Work order: Copy every line of the material below word for word.

* * * * * * * * *

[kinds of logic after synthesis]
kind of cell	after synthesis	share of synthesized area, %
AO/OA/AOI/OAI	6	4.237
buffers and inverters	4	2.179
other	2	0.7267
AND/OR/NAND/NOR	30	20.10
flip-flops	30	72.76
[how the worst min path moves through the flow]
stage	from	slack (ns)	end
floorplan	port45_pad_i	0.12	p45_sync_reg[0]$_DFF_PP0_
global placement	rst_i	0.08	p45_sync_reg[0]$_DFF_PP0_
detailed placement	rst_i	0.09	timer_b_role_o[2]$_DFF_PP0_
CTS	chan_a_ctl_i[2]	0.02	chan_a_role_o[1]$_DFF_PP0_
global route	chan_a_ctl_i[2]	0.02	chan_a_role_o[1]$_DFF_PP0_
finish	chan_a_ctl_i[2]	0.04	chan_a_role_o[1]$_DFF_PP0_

* * * * * * * * *

Answer for the task:
[kinds of logic after synthesis]
kind of cell	after synthesis	share of synthesized area, %
AO/OA/AOI/OAI	6	4.237
buffers and inverters	4	2.179
other	2	0.7267
AND/OR/NAND/NOR	30	20.10
flip-flops	30	72.76
[how the worst min path moves through the flow]
stage	from	slack (ns)	end
floorplan	port45_pad_i	0.12	p45_sync_reg[0]$_DFF_PP0_
global placement	rst_i	0.08	p45_sync_reg[0]$_DFF_PP0_
detailed placement	rst_i	0.09	timer_b_role_o[2]$_DFF_PP0_
CTS	chan_a_ctl_i[2]	0.02	chan_a_role_o[1]$_DFF_PP0_
global route	chan_a_ctl_i[2]	0.02	chan_a_role_o[1]$_DFF_PP0_
finish	chan_a_ctl_i[2]	0.04	chan_a_role_o[1]$_DFF_PP0_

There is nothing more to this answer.